__Dataset extract__
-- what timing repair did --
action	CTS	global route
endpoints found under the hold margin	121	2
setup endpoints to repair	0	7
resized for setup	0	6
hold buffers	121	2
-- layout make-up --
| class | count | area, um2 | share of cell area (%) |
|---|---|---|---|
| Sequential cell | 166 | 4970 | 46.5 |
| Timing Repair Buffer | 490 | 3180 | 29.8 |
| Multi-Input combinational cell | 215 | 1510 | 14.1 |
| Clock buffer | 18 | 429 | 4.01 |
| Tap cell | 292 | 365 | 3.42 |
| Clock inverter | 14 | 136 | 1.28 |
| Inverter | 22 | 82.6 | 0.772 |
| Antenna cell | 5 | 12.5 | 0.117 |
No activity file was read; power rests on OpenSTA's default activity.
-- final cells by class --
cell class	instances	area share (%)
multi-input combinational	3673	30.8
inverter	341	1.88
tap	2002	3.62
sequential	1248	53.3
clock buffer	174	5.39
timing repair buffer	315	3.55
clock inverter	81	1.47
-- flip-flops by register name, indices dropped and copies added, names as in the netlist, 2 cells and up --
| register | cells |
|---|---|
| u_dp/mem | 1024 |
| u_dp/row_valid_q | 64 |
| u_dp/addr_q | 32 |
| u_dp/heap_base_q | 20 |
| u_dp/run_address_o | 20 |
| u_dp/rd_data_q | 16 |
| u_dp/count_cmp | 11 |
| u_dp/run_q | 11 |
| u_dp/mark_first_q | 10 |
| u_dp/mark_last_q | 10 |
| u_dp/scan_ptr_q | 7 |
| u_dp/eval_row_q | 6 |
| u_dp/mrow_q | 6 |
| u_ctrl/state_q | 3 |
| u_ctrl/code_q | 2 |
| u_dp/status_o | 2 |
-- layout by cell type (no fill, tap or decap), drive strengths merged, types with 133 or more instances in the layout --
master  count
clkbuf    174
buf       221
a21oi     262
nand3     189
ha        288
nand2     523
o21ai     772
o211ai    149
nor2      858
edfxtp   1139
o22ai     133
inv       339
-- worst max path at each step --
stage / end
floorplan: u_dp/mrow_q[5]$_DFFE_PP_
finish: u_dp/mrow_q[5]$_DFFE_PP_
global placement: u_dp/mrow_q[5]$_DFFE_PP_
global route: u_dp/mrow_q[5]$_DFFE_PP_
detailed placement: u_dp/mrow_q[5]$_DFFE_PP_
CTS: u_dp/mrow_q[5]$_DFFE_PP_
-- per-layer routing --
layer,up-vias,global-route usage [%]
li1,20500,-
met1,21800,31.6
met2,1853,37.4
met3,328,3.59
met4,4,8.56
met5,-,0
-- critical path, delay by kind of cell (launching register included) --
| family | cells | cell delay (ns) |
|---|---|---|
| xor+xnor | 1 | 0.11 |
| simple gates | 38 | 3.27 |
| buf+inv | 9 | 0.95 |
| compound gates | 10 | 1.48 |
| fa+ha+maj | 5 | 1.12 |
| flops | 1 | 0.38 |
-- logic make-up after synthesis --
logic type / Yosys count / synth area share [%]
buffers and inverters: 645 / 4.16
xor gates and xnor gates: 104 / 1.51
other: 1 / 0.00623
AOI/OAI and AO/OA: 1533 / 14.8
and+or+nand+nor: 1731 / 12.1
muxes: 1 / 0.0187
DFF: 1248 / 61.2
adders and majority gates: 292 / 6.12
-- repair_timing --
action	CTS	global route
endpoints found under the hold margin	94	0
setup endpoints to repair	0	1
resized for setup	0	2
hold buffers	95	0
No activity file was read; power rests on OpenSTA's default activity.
### src/rtl/llac_pkg.sv
// Shared types, codes and a helper function for the link-local address claimer.
package llac_pkg;

   typedef enum logic [2:0] {
      PH_DISABLED = 3'd0,
      PH_INIT     = 3'd1,
      PH_WAIT     = 3'd2,
      PH_PROBE    = 3'd3,
      PH_ANNOUNCE = 3'd4,
      PH_BOUND    = 3'd5,
      PH_DEFEND   = 3'd6
   } phase_type;

   localparam logic [1:0] OP_POLL    = 2'd0;
   localparam logic [1:0] OP_START   = 2'd1;
   localparam logic [1:0] OP_RELEASE = 2'd2;

   localparam logic [1:0] IF_NONE  = 2'd0;
   localparam logic [1:0] IF_CLEAR = 2'd1;
   localparam logic [1:0] IF_APPLY = 2'd2;

   localparam logic REG_PROPOSED = 1'b0;
   localparam logic REG_DEFEND   = 1'b1;

   localparam logic [15:0] LL_NET_HI       = 16'hA9FE;
   localparam logic [15:0] BACKOFF_MS      = 16'd60000;
   localparam logic [15:0] PROBE_BASE_MS   = 16'd1000;
   localparam logic [31:0] ANNOUNCE_GAP_MS = 32'd2000;
   localparam logic [31:0] DEFEND_GAP_MS   = 32'd10000;
   localparam logic [3:0]  MAX_CONFLICTS   = 4'd10;
   localparam logic [3:0]  COLL_MAX        = 4'd15;
   localparam logic [1:0]  PROBES_NEEDED   = 2'd3;
   localparam logic [1:0]  ANNOUNCE_NUM    = 2'd2;
   localparam logic [1:0]  COUNT_MAX       = 2'd3;

   typedef struct packed {
      logic [31:0] proposed_address;
      logic        defend_enable;
   } cfg_type;

   typedef struct packed {
      logic [1:0]  operation;
      logic [31:0] now_ms;
      logic [15:0] random_addr;
      logic [31:0] random_wait;
      logic        arp_hit;
      logic        addr_conflict;
      logic        addr_is_auto;
   } item_type;

   typedef struct packed {
      logic [2:0]  fsm_state;
      logic [31:0] claim_addr;
      logic        send_arp;
      logic        is_probe;
      logic [1:0]  interface_action;
      logic        clear_conflict;
      logic        enabled;
      logic        rejected;
   } result_type;

   // Remainder by 1000, folding bytes with their weights modulo 1000.
   function automatic logic [9:0] mod1000(input logic [31:0] v);
      logic [17:0] s1;
      logic [12:0] s2;
      logic [10:0] s3;
      logic [10:0] r;
      s1 = 18'(v[7:0]) + (18'(v[15:8]) << 8) + 18'(v[23:16]) * 18'd536
         + 18'(v[31:24]) * 18'd216;
      s2 = 13'(s1[9:0]) + 13'(s1[17:10]) * 13'd24;
      s3 = 11'(s2[9:0]) + 11'(s2[12:10]) * 11'd24;
      r = (s3 >= 11'd1000) ? (s3 - 11'd1000) : s3;
      return r[9:0];
   endfunction

endpackage
===== src/rc4_stream_cipher_defines.svh =====
// Assertion helpers shared by the RC4 cipher modules.
// Both macros expect i_clk and i_rst_n in the scope where they are used.
`ifndef RC4_STREAM_CIPHER_DEFINES_SVH
`define RC4_STREAM_CIPHER_DEFINES_SVH

// Same-cycle implication, checked only outside reset.
`define RC4_ASSERT(label, ante, cons, msg) \
    label: assert property (@(posedge i_clk) disable iff (!i_rst_n) (ante) |-> (cons)) \
        else $error(msg);

// Next-cycle implication, checked only outside reset.
`define RC4_ASSERT_NEXT(label, ante, cons, msg) \
    label: assert property (@(posedge i_clk) disable iff (!i_rst_n) (ante) |=> (cons)) \
        else $error(msg);

`endif


===== src/rc4_pkg.sv =====
`timescale 1ns / 1ps
`default_nettype none

package rc4_pkg;

    localparam int BYTE_W        = 8;
    localparam int SBOX_DEPTH    = 256;
    localparam int KEY_MAX_BYTES = 32;
    localparam int KEY_IDX_W     = (KEY_MAX_BYTES > 1) ? $clog2(KEY_MAX_BYTES) : 1;
    localparam int CFG_DATA_W    = 64;
    localparam int KEY_WORDS     = 4;
    localparam int LEN_W         = 6;
    localparam int CFG_IDX_W     = 3;
    localparam int PC_W          = 4;

    typedef enum logic [CFG_IDX_W-1:0] {
        REG_KEY_WORD_0 = 3'd0,
        REG_KEY_WORD_1 = 3'd1,
        REG_KEY_WORD_2 = 3'd2,
        REG_KEY_WORD_3 = 3'd3,
        REG_KEY_LENGTH = 3'd4
    } t_reg_idx;

    // Address source of RAM read port A.
    typedef enum logic [1:0] {
        RA_NONE   = 2'd0,
        RA_I_NEXT = 2'd1,
        RA_N      = 2'd2,
        RA_SUM    = 2'd3
    } t_ra_sel;

    typedef enum logic [1:0] {
        WA_N = 2'd0,
        WA_I = 2'd1,
        WA_J = 2'd2
    } t_wa_sel;

    typedef enum logic [1:0] {
        WD_N   = 2'd0,
        WD_RDB = 2'd1,
        WD_T   = 2'd2
    } t_wd_sel;

    // Condition a step waits for before it takes effect.
    typedef enum logic [1:0] {
        WT_NONE = 2'd0,
        WT_IN   = 2'd1,
        WT_OUT  = 2'd2
    } t_wait;

    typedef enum logic [1:0] {
        BR_NEVER      = 2'd0,
        BR_ALWAYS     = 2'd1,
        BR_NEED_KS    = 2'd2,
        BR_N_NOT_LAST = 2'd3
    } t_branch;

    typedef struct packed {
        t_ra_sel ra_sel;
        logic    rb_en;
        logic    add_key;
        logic    we;
        t_wa_sel wa_sel;
        t_wd_sel wd_sel;
        logic    i_inc;
        logic    i_clr;
        logic    j_load;
        logic    j_clr;
        logic    t_load;
        logic    u_load;
        logic    n_inc;
        logic    k_inc;
        logic    k_clr;
        logic    set_keyed;
        logic    in_load;
        logic    out_load;
    } t_ctrl;

    typedef struct packed {
        t_wait              wt;
        t_branch            br;
        logic [PC_W-1:0]    target;
        t_ctrl              ctrl;
    } t_uop;

    typedef struct packed {
        logic need_ks;
        logic n_last;
        logic out_free;
    } t_status;

    localparam logic [PC_W-1:0] S_IDLE   = 4'd0;
    localparam logic [PC_W-1:0] S_KS1    = 4'd1;
    localparam logic [PC_W-1:0] S_KS2    = 4'd2;
    localparam logic [PC_W-1:0] S_KS3    = 4'd3;
    localparam logic [PC_W-1:0] S_FILL   = 4'd4;
    localparam logic [PC_W-1:0] S_KA0    = 4'd5;
    localparam logic [PC_W-1:0] S_KA1    = 4'd6;
    localparam logic [PC_W-1:0] S_KA2    = 4'd7;
    localparam logic [PC_W-1:0] S_KA3    = 4'd8;
    localparam logic [PC_W-1:0] S_KDONE  = 4'd9;
    localparam logic [PC_W-1:0] S_KSTART = 4'd10;

    // Microcode ROM. A step falls through to the next one unless its branch is taken.
    function automatic t_uop ucode(input logic [PC_W-1:0] pc);
        t_uop u;
        u = '0;
        u.wt = WT_NONE;
        u.br = BR_NEVER;
        case (pc)
            S_IDLE: begin
                u.wt               = WT_IN;
                u.br               = BR_NEED_KS;
                u.target           = S_FILL;
                u.ctrl.ra_sel      = RA_I_NEXT;
                u.ctrl.i_inc       = 1'b1;
                u.ctrl.in_load     = 1'b1;
            end
            S_KS1: begin
                u.ctrl.rb_en       = 1'b1;
                u.ctrl.j_load      = 1'b1;
                u.ctrl.t_load      = 1'b1;
            end
            S_KS2: begin
                u.ctrl.we          = 1'b1;
                u.ctrl.wa_sel      = WA_I;
                u.ctrl.wd_sel      = WD_RDB;
                u.ctrl.ra_sel      = RA_SUM;
                u.ctrl.u_load      = 1'b1;
            end
            S_KS3: begin
                u.wt               = WT_OUT;
                u.br               = BR_ALWAYS;
                u.target           = S_IDLE;
                u.ctrl.we          = 1'b1;
                u.ctrl.wa_sel      = WA_J;
                u.ctrl.wd_sel      = WD_T;
                u.ctrl.out_load    = 1'b1;
            end
            S_FILL: begin
                u.br               = BR_N_NOT_LAST;
                u.target           = S_FILL;
                u.ctrl.we          = 1'b1;
                u.ctrl.wa_sel      = WA_N;
                u.ctrl.wd_sel      = WD_N;
                u.ctrl.n_inc       = 1'b1;
                u.ctrl.j_clr       = 1'b1;
                u.ctrl.k_clr       = 1'b1;
            end
            S_KA0: begin
                u.ctrl.ra_sel      = RA_N;
            end
            S_KA1: begin
                u.ctrl.rb_en       = 1'b1;
                u.ctrl.add_key     = 1'b1;
                u.ctrl.j_load      = 1'b1;
                u.ctrl.t_load      = 1'b1;
            end
            S_KA2: begin
                u.ctrl.we          = 1'b1;
                u.ctrl.wa_sel      = WA_N;
                u.ctrl.wd_sel      = WD_RDB;
            end
            S_KA3: begin
                u.br               = BR_N_NOT_LAST;
                u.target           = S_KA0;
                u.ctrl.we          = 1'b1;
                u.ctrl.wa_sel      = WA_J;
                u.ctrl.wd_sel      = WD_T;
                u.ctrl.n_inc       = 1'b1;
                u.ctrl.k_inc       = 1'b1;
            end
            S_KDONE: begin
                u.ctrl.i_clr       = 1'b1;
                u.ctrl.j_clr       = 1'b1;
                u.ctrl.set_keyed   = 1'b1;
            end
            S_KSTART: begin
                u.br               = BR_ALWAYS;
                u.target           = S_KS1;
                u.ctrl.ra_sel      = RA_I_NEXT;
                u.ctrl.i_inc       = 1'b1;
            end
            default: begin
                u.br               = BR_ALWAYS;
                u.target           = S_IDLE;
            end
        endcase
        return u;
    endfunction

endpackage

`default_nettype wire


===== src/rc4_stream_cipher.sv =====
`timescale 1ns / 1ps
`default_nettype none

// RC4 (ARCFOUR) stream cipher, one byte per transfer; encryption and
// decryption are the same operation. Each input transfer carries a data byte
// in s_tdata and a restart flag in s_tuser; the result byte is the data XORed
// with the next keystream byte. A transfer with restart set, and the first
// transfer after reset, first runs the key schedule over the key registers
// (key_length 0 is used as 1, above 32 as 32) and clears i and j. Key
// registers are written through the plain write port and take effect at the
// next key schedule. A byte that needs no key schedule runs the four
// microcode steps of one keystream update before the next input transfer can
// occur, set by the single write port of the S-box memory (two swap writes)
// and the read chain from i to j to the output index. A byte that starts a key
// schedule first fills the S-box, runs the 256 mixing steps and resets the
// indexes, then runs the keystream steps. The result sits in an output
// register in the cycle after the last step; if the downstream side stalls,
// the last step waits for that register to free up.
module rc4_stream_cipher (
    input  wire logic                           i_clk,
    input  wire logic                           i_rst_n,
    // Configuration write port.
    input  wire logic                           i_cfg_we,
    input  wire logic [rc4_pkg::CFG_IDX_W-1:0]  i_cfg_idx,
    input  wire logic [rc4_pkg::CFG_DATA_W-1:0] i_cfg_data,
    // Input stream.
    input  wire logic                           i_s_tvalid,
    output logic                                o_s_tready,
    input  wire logic [7:0]                     i_s_tdata,  // [7:0] data_byte
    input  wire logic                           i_s_tuser,  // [0] restart
    // Output stream.
    output logic                                o_m_tvalid,
    input  wire logic                           i_m_tready,
    output logic      [7:0]                     o_m_tdata   // [7:0] out_byte
);
    import rc4_pkg::*;

    t_ctrl   w_ctrl;
    t_status w_status;

    // Step counter and microcode ROM: issues one control word per cycle, all zero while a step waits.
    rc4_seq u_seq (
        .i_clk      (i_clk),
        .i_rst_n    (i_rst_n),
        .i_in_valid (i_s_tvalid),
        .i_status   (w_status),
        .o_in_ready (o_s_tready),
        .o_ctrl     (w_ctrl)
    );

    // Key registers, index registers, the S-box memory and the result register.
    rc4_dp u_dp (
        .i_clk       (i_clk),
        .i_rst_n     (i_rst_n),
        .i_cfg_we    (i_cfg_we),
        .i_cfg_idx   (i_cfg_idx),
        .i_cfg_data  (i_cfg_data),
        .i_ctrl      (w_ctrl),
        .i_data_byte (i_s_tdata),
        .i_restart   (i_s_tuser),
        .o_status    (w_status),
        .o_out_valid (o_m_tvalid),
        .i_out_ready (i_m_tready),
        .o_out_byte  (o_m_tdata)
    );

endmodule

`default_nettype wire


===== src/rc4_ram.sv =====
`timescale 1ns / 1ps
`default_nettype none

// One write port, two read ports, registered read data that holds while a
// port is not enabled. A read at the address being written returns old data.
module rc4_ram #(
    parameter int WIDTH = 8,
    parameter int DEPTH = 256
) (
    input  wire logic                     i_clk,
    input  wire logic                     i_we,
    input  wire logic [$clog2(DEPTH)-1:0] i_waddr,
    input  wire logic [WIDTH-1:0]         i_wdata,
    input  wire logic                     i_re_a,
    input  wire logic [$clog2(DEPTH)-1:0] i_addr_a,
    output logic      [WIDTH-1:0]         o_rdata_a,
    input  wire logic                     i_re_b,
    input  wire logic [$clog2(DEPTH)-1:0] i_addr_b,
    output logic      [WIDTH-1:0]         o_rdata_b
);

    logic [WIDTH-1:0] r_mem [DEPTH];

    always_ff @(posedge i_clk) begin
        if (i_we) begin
            r_mem[i_waddr] <= i_wdata;
        end
        if (i_re_a) begin
            o_rdata_a <= r_mem[i_addr_a];
        end
        if (i_re_b) begin
            o_rdata_b <= r_mem[i_addr_b];
        end
    end

endmodule

`default_nettype wire


===== src/rc4_seq.sv =====
`timescale 1ns / 1ps
`default_nettype none
`include "rc4_stream_cipher_defines.svh"

module rc4_seq (
    input  wire logic             i_clk,
    input  wire logic             i_rst_n,
    input  wire logic             i_in_valid,
    input  wire rc4_pkg::t_status i_status,
    output logic                  o_in_ready,
    output rc4_pkg::t_ctrl        o_ctrl
);
    import rc4_pkg::*;

    logic [PC_W-1:0] r_pc;
    logic [PC_W-1:0] n_pc;
    t_uop            w_uop;
    logic            w_fire;
    logic            w_take;

    assign w_uop = ucode(r_pc);

    always_comb begin
        case (w_uop.wt)
            WT_IN:   w_fire = i_in_valid;
            WT_OUT:  w_fire = i_status.out_free;
            default: w_fire = 1'b1;
        endcase
    end

    always_comb begin
        case (w_uop.br)
            BR_ALWAYS:     w_take = 1'b1;
            BR_NEED_KS:    w_take = i_status.need_ks;
            BR_N_NOT_LAST: w_take = !i_status.n_last;
            default:       w_take = 1'b0;
        endcase
    end

    // A step that is still waiting issues no datapath actions.
    assign o_ctrl     = w_fire ? w_uop.ctrl : '0;
    assign o_in_ready = (w_uop.wt == WT_IN);

    always_comb begin
        if (!w_fire) begin
            n_pc = r_pc;
        end else if (w_take) begin
            n_pc = w_uop.target;
        end else begin
            n_pc = r_pc + PC_W'(1);
        end
    end

    always_ff @(posedge i_clk) begin
        if (!i_rst_n) begin
            r_pc <= S_IDLE;
        end else begin
            r_pc <= n_pc;
        end
    end

    `RC4_ASSERT_NEXT(a_restart_runs_ks, o_in_ready && i_in_valid && i_status.need_ks, r_pc == S_FILL, "restart transfer did not start the key schedule")
    `RC4_ASSERT_NEXT(a_plain_item_skips_ks, o_in_ready && i_in_valid && !i_status.need_ks, r_pc == S_KS1, "keyed transfer did not go straight to keystream steps")

endmodule

`default_nettype wire


===== src/rc4_dp.sv =====
`timescale 1ns / 1ps
`default_nettype none
`include "rc4_stream_cipher_defines.svh"

module rc4_dp (
    input  wire logic                           i_clk,
    input  wire logic                           i_rst_n,
    input  wire logic                           i_cfg_we,
    input  wire logic [rc4_pkg::CFG_IDX_W-1:0]  i_cfg_idx,
    input  wire logic [rc4_pkg::CFG_DATA_W-1:0] i_cfg_data,
    input  wire rc4_pkg::t_ctrl                 i_ctrl,
    input  wire logic [rc4_pkg::BYTE_W-1:0]     i_data_byte,
    input  wire logic                           i_restart,
    output rc4_pkg::t_status                    o_status,
    output logic                                o_out_valid,
    input  wire logic                           i_out_ready,
    output logic      [rc4_pkg::BYTE_W-1:0]     o_out_byte
);
    import rc4_pkg::*;

    logic [CFG_DATA_W-1:0] r_key [KEY_WORDS];
    logic [LEN_W-1:0]      r_key_len;
    logic                  r_keyed;
    logic [BYTE_W-1:0]     r_i;
    logic [BYTE_W-1:0]     r_j;
    logic [BYTE_W-1:0]     r_n;
    logic [KEY_IDX_W-1:0]  r_k;
    logic [BYTE_W-1:0]     r_t;
    logic [BYTE_W-1:0]     r_u;
    logic                  r_hit_i;
    logic                  r_hit_j;
    logic [BYTE_W-1:0]     r_data;
    logic                  r_out_valid;
    logic [BYTE_W-1:0]     r_out_byte;

    logic [KEY_WORDS*CFG_DATA_W-1:0] w_key_vec;
    logic [BYTE_W-1:0]     w_key_byte;
    logic [LEN_W-1:0]      w_len_eff;
    logic                  w_k_last;
    logic [BYTE_W-1:0]     w_i_next;
    logic [BYTE_W-1:0]     w_j_next;
    logic [BYTE_W-1:0]     w_sum;
    logic [BYTE_W-1:0]     w_rda;
    logic [BYTE_W-1:0]     w_rdb;
    logic [BYTE_W-1:0]     w_addr_a;
    logic [BYTE_W-1:0]     w_waddr;
    logic [BYTE_W-1:0]     w_wdata;
    logic [BYTE_W-1:0]     w_ks;

    assign w_key_vec  = {r_key[3], r_key[2], r_key[1], r_key[0]};
    assign w_key_byte = w_key_vec[{r_k, 3'b000} +: BYTE_W];

    always_comb begin
        if (r_key_len == '0) begin
            w_len_eff = LEN_W'(1);
        end else if (r_key_len > LEN_W'(KEY_MAX_BYTES)) begin
            w_len_eff = LEN_W'(KEY_MAX_BYTES);
        end else begin
            w_len_eff = r_key_len;
        end
    end

    assign w_k_last = (LEN_W'(r_k) == (w_len_eff - LEN_W'(1)));
    assign w_i_next = r_i + BYTE_W'(1);
    assign w_j_next = r_j + w_rda + (i_ctrl.add_key ? w_key_byte : '0);
    assign w_sum    = r_t + w_rdb;

    always_comb begin
        case (i_ctrl.ra_sel)
            RA_I_NEXT: w_addr_a = w_i_next;
            RA_SUM:    w_addr_a = w_sum;
            default:   w_addr_a = r_n;
        endcase
    end

    always_comb begin
        case (i_ctrl.wa_sel)
            WA_I:    w_waddr = r_i;
            WA_J:    w_waddr = r_j;
            default: w_waddr = r_n;
        endcase
    end

    always_comb begin
        case (i_ctrl.wd_sel)
            WD_RDB:  w_wdata = w_rdb;
            WD_T:    w_wdata = r_t;
            default: w_wdata = r_n;
        endcase
    end

    rc4_ram #(
        .WIDTH (BYTE_W),
        .DEPTH (SBOX_DEPTH)
    ) u_sbox (
        .i_clk     (i_clk),
        .i_we      (i_ctrl.we),
        .i_waddr   (w_waddr),
        .i_wdata   (w_wdata),
        .i_re_a    (i_ctrl.ra_sel != RA_NONE),
        .i_addr_a  (w_addr_a),
        .o_rdata_a (w_rda),
        .i_re_b    (i_ctrl.rb_en),
        .i_addr_b  (w_j_next),
        .o_rdata_b (w_rdb)
    );

    // The output lookup was read before the swap landed, so an index that hits
    // one of the two swapped slots takes the swapped value instead.
    assign w_ks = r_hit_i ? r_u : (r_hit_j ? r_t : w_rda);

    always_ff @(posedge i_clk) begin
        if (!i_rst_n) begin
            r_key[0]    <= '0;
            r_key[1]    <= '0;
            r_key[2]    <= '0;
            r_key[3]    <= '0;
            r_key_len   <= LEN_W'(16);
            r_keyed     <= 1'b0;
            r_i         <= '0;
            r_j         <= '0;
            r_n         <= '0;
            r_k         <= '0;
            r_out_valid <= 1'b0;
        end else begin
            if (i_cfg_we) begin
                case (t_reg_idx'(i_cfg_idx))
                    REG_KEY_WORD_0: r_key[0]  <= i_cfg_data;
                    REG_KEY_WORD_1: r_key[1]  <= i_cfg_data;
                    REG_KEY_WORD_2: r_key[2]  <= i_cfg_data;
                    REG_KEY_WORD_3: r_key[3]  <= i_cfg_data;
                    REG_KEY_LENGTH: r_key_len <= i_cfg_data[LEN_W-1:0];
                    default: ;
                endcase
            end
            if (i_ctrl.set_keyed) begin
                r_keyed <= 1'b1;
            end
            if (i_ctrl.i_clr) begin
                r_i <= '0;
            end else if (i_ctrl.i_inc) begin
                r_i <= w_i_next;
            end
            if (i_ctrl.j_clr) begin
                r_j <= '0;
            end else if (i_ctrl.j_load) begin
                r_j <= w_j_next;
            end
            if (i_ctrl.n_inc) begin
                r_n <= r_n + BYTE_W'(1);
            end
            if (i_ctrl.k_clr) begin
                r_k <= '0;
            end else if (i_ctrl.k_inc) begin
                r_k <= w_k_last ? '0 : r_k + KEY_IDX_W'(1);
            end
            if (i_ctrl.out_load) begin
                r_out_valid <= 1'b1;
            end else if (i_out_ready) begin
                r_out_valid <= 1'b0;
            end
        end
    end

    always_ff @(posedge i_clk) begin
        if (i_ctrl.t_load) begin
            r_t <= w_rda;
        end
        if (i_ctrl.u_load) begin
            r_u     <= w_rdb;
            r_hit_i <= (w_sum == r_i);
            r_hit_j <= (w_sum == r_j);
        end
        if (i_ctrl.in_load) begin
            r_data <= i_data_byte;
        end
        if (i_ctrl.out_load) begin
            r_out_byte <= r_data ^ w_ks;
        end
    end

    assign o_status.need_ks  = i_restart | ~r_keyed;
    assign o_status.n_last   = (r_n == BYTE_W'(SBOX_DEPTH - 1));
    assign o_status.out_free = ~r_out_valid | i_out_ready;
    assign o_out_valid       = r_out_valid;
    assign o_out_byte        = r_out_byte;

    `RC4_ASSERT(a_no_result_overwrite, r_out_valid && !i_out_ready, !i_ctrl.out_load, "result register loaded while a result was stalled")
    `RC4_ASSERT(a_key_index_in_range, i_ctrl.k_inc, LEN_W'(r_k) < w_len_eff, "key byte index beyond the key length")

endmodule

`default_nettype wire


===== config.mk =====
export PLATFORM = sky130hd
export DESIGN_NAME = rc4_stream_cipher
export DESIGN_NICKNAME = d
export VERILOG_FILES = /design/src/rc4_pkg.sv /design/src/rc4_stream_cipher.sv /design/src/rc4_ram.sv /design/src/rc4_seq.sv /design/src/rc4_dp.sv
export VERILOG_INCLUDE_DIRS = /design/src /design/src/src
export SDC_FILE = /design/constraint.sdc
export NUM_CORES = 2
export LEC_CHECK = 0
export BUFFER_PORTS_ARGS = -buffer_cell sky130_fd_sc_hd__buf_2
export CAP_MARGIN = 20
export CORE_UTILIZATION = 40
export CTS_BUF_LIST = sky130_fd_sc_hd__clkbuf_4 sky130_fd_sc_hd__clkbuf_8
export DETAILED_ROUTE_END_ITERATION = 16
export PLACE_DENSITY = 0.56
export SLEW_MARGIN = 20
export SYNTH_ARGS = -nofsm -noshare
export SYNTH_HDL_FRONTEND = slang
export SYNTH_SLANG_ARGS = --single-unit

===== constraint.sdc =====
create_clock -name i_clk -period 50.1 [get_ports i_clk]
set_input_delay 5.01 -clock i_clk [delete_from_list [all_inputs] [get_ports i_clk]]
set_output_delay 5.01 -clock i_clk [all_outputs]
set_load 0.02 [all_outputs]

__What is required__
All that should be written out is the stretch of lines above between the one holding "u_dp/status_o | 2 |" and the one holding "other: 1 / 0.00623", inclusive, exactly as given.

__Answer section__
| u_dp/status_o | 2 |
-- layout by cell type (no fill, tap or decap), drive strengths merged, types with 133 or more instances in the layout --
master  count
clkbuf    174
buf       221
a21oi     262
nand3     189
ha        288
nand2     523
o21ai     772
o211ai    149
nor2      858
edfxtp   1139
o22ai     133
inv       339
-- worst max path at each step --
stage / end
floorplan: u_dp/mrow_q[5]$_DFFE_PP_
finish: u_dp/mrow_q[5]$_DFFE_PP_
global placement: u_dp/mrow_q[5]$_DFFE_PP_
global route: u_dp/mrow_q[5]$_DFFE_PP_
detailed placement: u_dp/mrow_q[5]$_DFFE_PP_
CTS: u_dp/mrow_q[5]$_DFFE_PP_
-- per-layer routing --
layer,up-vias,global-route usage [%]
li1,20500,-
met1,21800,31.6
met2,1853,37.4
met3,328,3.59
met4,4,8.56
met5,-,0
-- critical path, delay by kind of cell (launching register included) --
| family | cells | cell delay (ns) |
|---|---|---|
| xor+xnor | 1 | 0.11 |
| simple gates | 38 | 3.27 |
| buf+inv | 9 | 0.95 |
| compound gates | 10 | 1.48 |
| fa+ha+maj | 5 | 1.12 |
| flops | 1 | 0.38 |
-- logic make-up after synthesis --
logic type / Yosys count / synth area share [%]
buffers and inverters: 645 / 4.16
xor gates and xnor gates: 104 / 1.51
other: 1 / 0.00623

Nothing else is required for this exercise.